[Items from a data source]
"""

What follows belongs to an exercise in optimizing a design on an open flow for small area; a production flow would make more cautious choices.
At most, simulation tests tie the RTL to the original design; equivalence was not proved.
No driver is modelled on the clock port, so clock power and skew are understated where the tree is cut down; a real chip needs a root buffer or a tree.

## filter_lut
module filter_lut(output [11:0] filtop,
                  input  [7:0]  x,
                  input         clk);
reg [7:0] x1, x2, x3;
always @(posedge clk) begin
  x1 <= x;
  x2 <= x1;
  x3 <= x2;
end
wire c1 = x1 >= 8'd205;   
wire c0 = x  >= 8'd137;   
wire s1, c2;
ha u_s1 (.a(x3[0]), .b(x2[0]), .s(s1), .co(c2));
wire s3, c4;
fa u_s3 (.a(x3[1]), .b(x2[1]), .ci(c2), .s(s3), .co(c4));
wire s5, c6;
fa u_s5 (.a(x3[0]), .b(x3[2]), .ci(x2[2]), .s(s5), .co(c6));
wire s7, c8;
ha u_s7 (.a(s5), .b(c4), .s(s7), .co(c8));
wire s9, c10;
fa u_s9 (.a(x2[0]), .b(x3[1]), .ci(x3[3]), .s(s9), .co(c10));
wire s11, c12;
fa u_s11 (.a(x2[3]), .b(c6), .ci(s9), .s(s11), .co(c12));
wire s13, c14;
ha u_s13 (.a(c8), .b(s11), .s(s13), .co(c14));
wire s15, c16;
fa u_s15 (.a(x2[1]), .b(x3[2]), .ci(x3[4]), .s(s15), .co(c16));
wire s17, c18;
fa u_s17 (.a(x2[4]), .b(c10), .ci(s15), .s(s17), .co(c18));
wire s19, c20;
fa u_s19 (.a(c12), .b(s17), .ci(c14), .s(s19), .co(c20));
wire s21, c22;
fa u_s21 (.a(x2[2]), .b(x3[3]), .ci(x3[5]), .s(s21), .co(c22));
wire s23, c24;
fa u_s23 (.a(x2[5]), .b(c16), .ci(s21), .s(s23), .co(c24));
wire s25, c26;
fa u_s25 (.a(c18), .b(s23), .ci(c20), .s(s25), .co(c26));
wire s27, c28;
fa u_s27 (.a(x2[3]), .b(x3[4]), .ci(x3[6]), .s(s27), .co(c28));
wire s29, c30;
fa u_s29 (.a(x2[6]), .b(c22), .ci(s27), .s(s29), .co(c30));
wire s31, c32;
fa u_s31 (.a(c24), .b(s29), .ci(c26), .s(s31), .co(c32));
wire s33, c34;
  ...
Size: roughly 140 cells after synthesis, about 24 flip-flops, roughly 21 I/O pins, ~0.0020 mm2 of cells after synthesis.
clock: 10.0 ns
lec_check: 0
cap_margin: 20
core_margin: 2
core_utilization: 40
gpl_timing_driven: 0
setup_slack_margin: -0.3
slew_margin: 20
synth_hierarchical: 1
synth_minimum_keep_size: 0
standard.sh (not shown) runs the stock make flow with config.mk's settings and CLKGATE_MAP_FILE= SYNTH_SCRIPT=/design/flow/synth_recipe.tcl, a recipe that flattens the netlist after the stock synthesis.
==> flow/flow/run.sh <==
#!/bin/bash
# The standard ORFS layout (standard.sh) with these changes:
#  - the port buffers that buffer_ports puts on every input and output use the
#    smallest buffer cell (buf_1) instead of the delay-buffer cell it picks by
#    default;
#  - the buffers ABC inserted are removed at floorplan (REMOVE_ABC_BUFFERS);
#  - after floorplan, cells that ABC upsized are set back to their smallest
#    drive strength (flow/downsize.tcl); later repair steps size up as needed;
#  - the clock tree (24 flip-flops) is one clkbuf_16 driven by the clock port
#    (flow/onebuf.tcl, after CTS) instead of a root and two leaf buffers.
set -euo pipefail
here=$(pwd)
export BUFFER_PORTS_ARGS="-buffer_cell sky130_fd_sc_hd__buf_1"
export REMOVE_ABC_BUFFERS=1
export POST_FLOORPLAN_TCL="$here/flow/downsize.tcl"
export CTS_ARGS="-sink_clustering_enable -repair_clock_nets -dont_use_dummy_load"
export POST_CTS_TCL="$here/flow/onebuf.tcl"
bash standard.sh > standard.log 2>&1
Other scripts of this flow, unchanged in this note and not shown: flow/flow/downsize.tcl, flow/flow/onebuf.tcl
Next try:
Settings changed: CORE_UTILIZATION 40 to 75, SETUP_SLACK_MARGIN -0.3 to not set.
Effect:
- The new run produced a clean layout
- routed wire length grows by about 14%
- synthesized area is unchanged
- sequential share of layout area is higher by 0.42 points
- register-to-register slack is about the same
- hold slack barely changes
- critical path depth stays the same
- worst setup slack improved by 0.13 ns
Next try:
Settings changed: CORE_UTILIZATION 75 to 40.
Outcome: Clock-buffer cell count does not change; routed wire length is lower by roughly a tenth; clock skew barely changes; cell count rose by about a fifth.
Next try:
Settings changed: CORE_UTILIZATION 40 to 60.
What happened: Fmax falls by 1.6%; wire length falls by 9.0%; die area falls by 32%; first-iteration DRC count falls by 16%.


build 7:
The RTL this note starts from:
==> flow/design.v <==
module fa(input a, input b, input ci, output s, output co);
assign s = a ^ b ^ ci;
assign co = (a & b) | (a & ci) | (b & ci);
endmodule
module ha(input a, input b, output s, output co);
assign s = a ^ b;
assign co = a & b;
endmodule
module filter_lut(output [11:0] filtop,
                  input  [7:0]  x,
                  input         clk);
reg [7:0] x1, x2, x3;
always @(posedge clk) begin
  x1 <= x;
  x2 <= x1;
  x3 <= x2;
end
wire [7:0] x1n = ~x1;
wire [7:0] x0n = ~x;
wire c1 = x1 >= 8'd205;   
wire c0 = x  >= 8'd137;   
wire s1, c2;
ha u_s1 (.a(x3[0]), .b(x2[0]), .s(s1), .co(c2));
wire s3, c4;
fa u_s3 (.a(x3[1]), .b(x2[1]), .ci(c2), .s(s3), .co(c4));
wire s5, c6;
fa u_s5 (.a(x3[0]), .b(x3[2]), .ci(x2[2]), .s(s5), .co(c6));
wire s7, c8;
ha u_s7 (.a(s5), .b(c4), .s(s7), .co(c8));
wire s9, c10;
fa u_s9 (.a(x2[0]), .b(x3[1]), .ci(x3[3]), .s(s9), .co(c10));
wire s11, c12;
fa u_s11 (.a(x2[3]), .b(c6), .ci(s9), .s(s11), .co(c12));
wire s13, c14;
ha u_s13 (.a(c8), .b(s11), .s(s13), .co(c14));
wire s15, c16;
fa u_s15 (.a(x2[1]), .b(x3[2]), .ci(x3[4]), .s(s15), .co(c16));
wire s17, c18;
fa u_s17 (.a(x2[4]), .b(c10), .ci(s15), .s(s17), .co(c18));
wire s19, c20;
fa u_s19 (.a(c12), .b(s17), .ci(c14), .s(s19), .co(c20));
wire s21, c22;
fa u_s21 (.a(x2[2]), .b(x3[3]), .ci(x3[5]), .s(s21), .co(c22));
wire s23, c24;
fa u_s23 (.a(x2[5]), .b(c16), .ci(s21), .s(s23), .co(c24));
wire s25, c26;
fa u_s25 (.a(c18), .b(s23), .ci(c20), .s(s25), .co(c26));
wire s27, c28;
fa u_s27 (.a(x2[3]), .b(x3[4]), .ci(x3[6]), .s(s27), .co(c28));
wire s29, c30;
fa u_s29 (.a(x2[6]), .b(c22), .ci(s27), .s(s29), .co(c30));
wire s31, c32;
fa u_s31 (.a(c24), .b(s29), .ci(c26), .s(s31), .co(c32));
wire s33, c34;
fa u_s33 (.a(x2[4]), .b(x3[5]), .ci(x3[7]), .s(s33), .co(c34));
wire s35, c36;
fa u_s35 (.a(x2[7]), .b(c28), .ci(s33), .s(s35), .co(c36));
wire s37, c38;
fa u_s37 (.a(c30), .b(s35), .ci(c32), .s(s37), .co(c38));
wire s39, c40;
fa u_s39 (.a(x2[5]), .b(x3[6]), .ci(c34), .s(s39), .co(c40));
wire s41, c42;
fa u_s41 (.a(c36), .b(s39), .ci(c38), .s(s41), .co(c42));
wire s43, c44;
fa u_s43 (.a(x2[6]), .b(x3[7]), .ci(c40), .s(s43), .co(c44));
wire s45, c46;
ha u_s45 (.a(s43), .b(c42), .s(s45), .co(c46));
wire s47 = x2[7] ^ c44 ^ c46;
wire s48, c49;
ha u_s48 (.a(s1), .b(x[0]), .s(s48), .co(c49));
wire s50, c51;
fa u_s50 (.a(x1n[0]), .b(s3), .ci(x[1]), .s(s50), .co(c51));
wire s52 = ~(c49 ^ s50);
wire c53 = c49 | s50;
wire s54, c55;
fa u_s54 (.a(x1n[1]), .b(s7), .ci(x[2]), .s(s54), .co(c55));
wire s56, c57;
fa u_s56 (.a(c51), .b(s54), .ci(c53), .s(s56), .co(c57));
wire s58, c59;
fa u_s58 (.a(x1n[0]), .b(x1n[2]), .ci(s13), .s(s58), .co(c59));
wire s60, c61;
fa u_s60 (.a(x[3]), .b(s58), .ci(c55), .s(s60), .co(c61));
wire s62 = ~(s60 ^ c57);
wire c63 = s60 | c57;
wire s64, c65;
fa u_s64 (.a(x1n[1]), .b(x1n[3]), .ci(x[4]), .s(s64), .co(c65));
wire s66, c67;
fa u_s66 (.a(x0n[0]), .b(c59), .ci(s19), .s(s66), .co(c67));
wire s68, c69;
fa u_s68 (.a(s64), .b(s66), .ci(c61), .s(s68), .co(c69));
wire s70 = ~(s68 ^ c63);
wire c71 = s68 | c63;
wire s72, c73;
fa u_s72 (.a(x1n[2]), .b(x1n[4]), .ci(x[5]), .s(s72), .co(c73));
wire s74, c75;
fa u_s74 (.a(x0n[1]), .b(c65), .ci(s72), .s(s74), .co(c75));
wire s76, c77;
fa u_s76 (.a(s25), .b(c67), .ci(s74), .s(s76), .co(c77));
wire s78, c79;
fa u_s78 (.a(c69), .b(s76), .ci(c71), .s(s78), .co(c79));
wire s80, c81;
fa u_s80 (.a(x1n[3]), .b(x1n[5]), .ci(x[6]), .s(s80), .co(c81));
wire s82, c83;
fa u_s82 (.a(x0n[2]), .b(c73), .ci(s80), .s(s82), .co(c83));
wire s84, c85;
fa u_s84 (.a(c75), .b(s31), .ci(s82), .s(s84), .co(c85));
wire s86, c87;
fa u_s86 (.a(c77), .b(s84), .ci(c79), .s(s86), .co(c87));
wire s88, c89;
fa u_s88 (.a(x1n[4]), .b(x1n[6]), .ci(x[7]), .s(s88), .co(c89));
wire s90, c91;
fa u_s90 (.a(x0n[3]), .b(c81), .ci(s88), .s(s90), .co(c91));
wire s92, c93;
fa u_s92 (.a(c83), .b(s90), .ci(s37), .s(s92), .co(c93));
wire s94, c95;
fa u_s94 (.a(c85), .b(s92), .ci(c87), .s(s94), .co(c95));
wire s96, c97;
fa u_s96 (.a(x1n[5]), .b(x1n[7]), .ci(x0n[4]), .s(s96), .co(c97));
wire s98, c99;
fa u_s98 (.a(c89), .b(s96), .ci(c91), .s(s98), .co(c99));
wire s100, c101;
fa u_s100 (.a(s98), .b(s41), .ci(c93), .s(s100), .co(c101));
wire s102, c103;
ha u_s102 (.a(s100), .b(c95), .s(s102), .co(c103));
wire s104, c105;
fa u_s104 (.a(x1n[6]), .b(x0n[5]), .ci(c97), .s(s104), .co(c105));
wire s106, c107;
fa u_s106 (.a(s104), .b(c99), .ci(s45), .s(s106), .co(c107));
wire s108, c109;
fa u_s108 (.a(c101), .b(s106), .ci(c103), .s(s108), .co(c109));
wire s110 = ~s108;
wire s111, c112;
fa u_s111 (.a(x1n[7]), .b(x0n[6]), .ci(c105), .s(s111), .co(c112));
wire s113, c114;
fa u_s113 (.a(s111), .b(c107), .ci(s47), .s(s113), .co(c114));
wire s115, c116;
fa u_s115 (.a(s113), .b(c109), .ci(s108), .s(s115), .co(c116));
wire s117 = ~s115;
wire s118, c119;
fa u_s118 (.a(c1), .b(x0n[7]), .ci(c0), .s(s118), .co(c119));
wire s120, c121;
fa u_s120 (.a(s118), .b(c112), .ci(c114), .s(s120), .co(c121));
wire s122, c123;
fa u_s122 (.a(s120), .b(c116), .ci(s115), .s(s122), .co(c123));
wire s124 = c119 ^ c121 ^ c123;
wire [10:0] L = {s117, s110, s102, s94, s86, s78, s70, s62, s56, s52, s48};
wire neg = s124;   
wire [10:0] lor;   
assign lor[0] = L[0];
genvar i;
generate for (i = 1; i < 11; i = i + 1) begin : g_or
  assign lor[i] = lor[i-1] | L[i];
end endgenerate
wire [10:0] mag = L ^ ({lor[9:0], 1'b0} & {11{neg}});
assign filtop = {neg | (~lor[10] & (x != 8'd0)), mag};
endmodule
Settings: LEC_CHECK=0, CAP_MARGIN=20, CORE_MARGIN=2, CORE_UTILIZATION=40, CTS_BUF_LIST=sky130_fd_sc_hd__clkbuf_4, GPL_TIMING_DRIVEN=0, SLEW_MARGIN=20, SYNTH_HIERARCHICAL=1, SYNTH_MINIMUM_KEEP_SIZE=0; clock period 10.0 ns.
run.sh (not shown) runs the stock make flow with config.mk's settings and CLKGATE_MAP_FILE= SYNTH_SCRIPT=/design/flow/synth_recipe.tcl, a recipe that flattens the netlist after the stock synthesis.
Stock flow here: none of the scripts above is used.
Build 7: all stages complete, timing, DRC and antenna checks passed
Edits applied to the flow inputs when going from build 7 to build 54:
Settings: GPL_TIMING_DRIVEN removed (was 0).
Setup slack is higher on build 7. The higher net total in the final layout came out of build 54. Build 54 -> build 7: hold slack flat. Summary — total stage count of the critical path, build 54 relative to build 7: lower, by 2. Sort build 54 and build 7 by fraction of final layout cells with drive strength greater than 1, descending, and build 54 comes first. Final period utilization, build 54 and build 7: lower on build 7. Global-route wire length before repair: build 54 vs build 7 down about 1%. Build 7 -> build 54: routability congestion estimate from global placement increased slightly.
[inputs] build 30 vs build 54
Settings: removing CTS_BUF_LIST (formerly sky130_fd_sc_hd__clkbuf_4); setting GPL_TIMING_DRIVEN to 0 for the first time.
==> comparison <==
On die area, build 30 and build 54 are neck and neck. Going from build 54 to build 30, worst setup slack +0.052 ns; max-cap check violation count ~0 delta; first-pass GRT wire length +0.83%; routed wire length -91 um.
For build 19, these inputs were changed with respect to build 30:
==> flow/flow/run.sh (new file) <==
#!/bin/bash
# The standard ORFS layout (standard.sh), except that the port buffers that
# buffer_ports inserts on every input and output use the smallest buffer cell
# (buf_1) instead of the delay-buffer cell it picks by default.
set -euo pipefail
export BUFFER_PORTS_ARGS="-buffer_cell sky130_fd_sc_hd__buf_1"
bash standard.sh > standard.log 2>&1
==> flow/standard.sh (new file) <==
#!/bin/bash
# synth_recipe.tcl (not shown) runs the flow's synth.tcl, then flattens the netlist and writes it again
# the make line also repeats each setting of config.mk as NAME=value (left out here)
make -C /OpenROAD-flow-scripts/flow DESIGN_CONFIG=/design/flow/config.mk WORK_HOME=/design/flow/orfs CLKGATE_MAP_FILE= SYNTH_SCRIPT=/design/flow/synth_recipe.tcl "${@:-finish}"
removed: flow/run.sh
There was hardly any difference in number of buffers added to fix hold violations after cts between build 19 and build 30.
Comparing build 30 against build 19, there is no change at all in I/O pin count.
No functional check of the RTL was part of any run of this note.

static timing again, ports no longer ideal:
The flow's constraints put no driver on any port. The routed layouts listed below were extracted and timed again, unchanged, in two steps.
Step 1 assumes that a clkbuf_16 drives the clock port and a buf_2 every other input.
Step 2, shift: input delay + t, output delay - t, t = (earliest + latest rising clock arrival at the registers) / 2. This alone moves slack from input paths to output paths.
Three values: ideal, step 1, step 2; two values: the first two.
| run | t (ns) | slack for setup (ns) | worst hold slack (ns) |
|---|---|---|---|
| the first run of note 1 | 0.179 | 0.406 / 0.383 / 0.383 | 0.414 / 0.414 / 0.414 |
| the second run of note 1 | 0.176 | 0.537 / 0.508 / 0.508 | 0.411 / 0.411 / 0.411 |
| the third run of note 1 | 0.179 | 0.682 / 0.659 / 0.659 | 0.414 / 0.414 / 0.414 |
| the fourth run of note 1 | 0.174 | 0.531 / 0.508 / 0.508 | 0.402 / 0.402 / 0.402 |
| build 7 | 0.322 | 0.270 / 0.247 / 0.247 | 0.359 / 0.359 / 0.359 |
| build 54 | 0.327 | 0.218 / 0.189 / 0.189 | 0.358 / 0.358 / 0.358 |
| build 30 | 0.279 | 0.270 / 0.247 / 0.247 | 0.353 / 0.353 / 0.353 |
| build 19 | 0.284 | 0.508 / 0.484 / 0.484 | 0.356 / 0.356 / 0.356 |
After both steps setup and hold are still met in every run listed.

"""

Exercise — Your reply is to repeat, unchanged, the lines above running from the one with "wire s80, c81;" up to and including the one with "wire s102, c103;".

Response area —
wire s80, c81;
fa u_s80 (.a(x1n[3]), .b(x1n[5]), .ci(x[6]), .s(s80), .co(c81));
wire s82, c83;
fa u_s82 (.a(x0n[2]), .b(c73), .ci(s80), .s(s82), .co(c83));
wire s84, c85;
fa u_s84 (.a(c75), .b(s31), .ci(s82), .s(s84), .co(c85));
wire s86, c87;
fa u_s86 (.a(c77), .b(s84), .ci(c79), .s(s86), .co(c87));
wire s88, c89;
fa u_s88 (.a(x1n[4]), .b(x1n[6]), .ci(x[7]), .s(s88), .co(c89));
wire s90, c91;
fa u_s90 (.a(x0n[3]), .b(c81), .ci(s88), .s(s90), .co(c91));
wire s92, c93;
fa u_s92 (.a(c83), .b(s90), .ci(s37), .s(s92), .co(c93));
wire s94, c95;
fa u_s94 (.a(c85), .b(s92), .ci(c87), .s(s94), .co(c95));
wire s96, c97;
fa u_s96 (.a(x1n[5]), .b(x1n[7]), .ci(x0n[4]), .s(s96), .co(c97));
wire s98, c99;
fa u_s98 (.a(c89), .b(s96), .ci(c91), .s(s98), .co(c99));
wire s100, c101;
fa u_s100 (.a(s98), .b(s41), .ci(c93), .s(s100), .co(c101));
wire s102, c103;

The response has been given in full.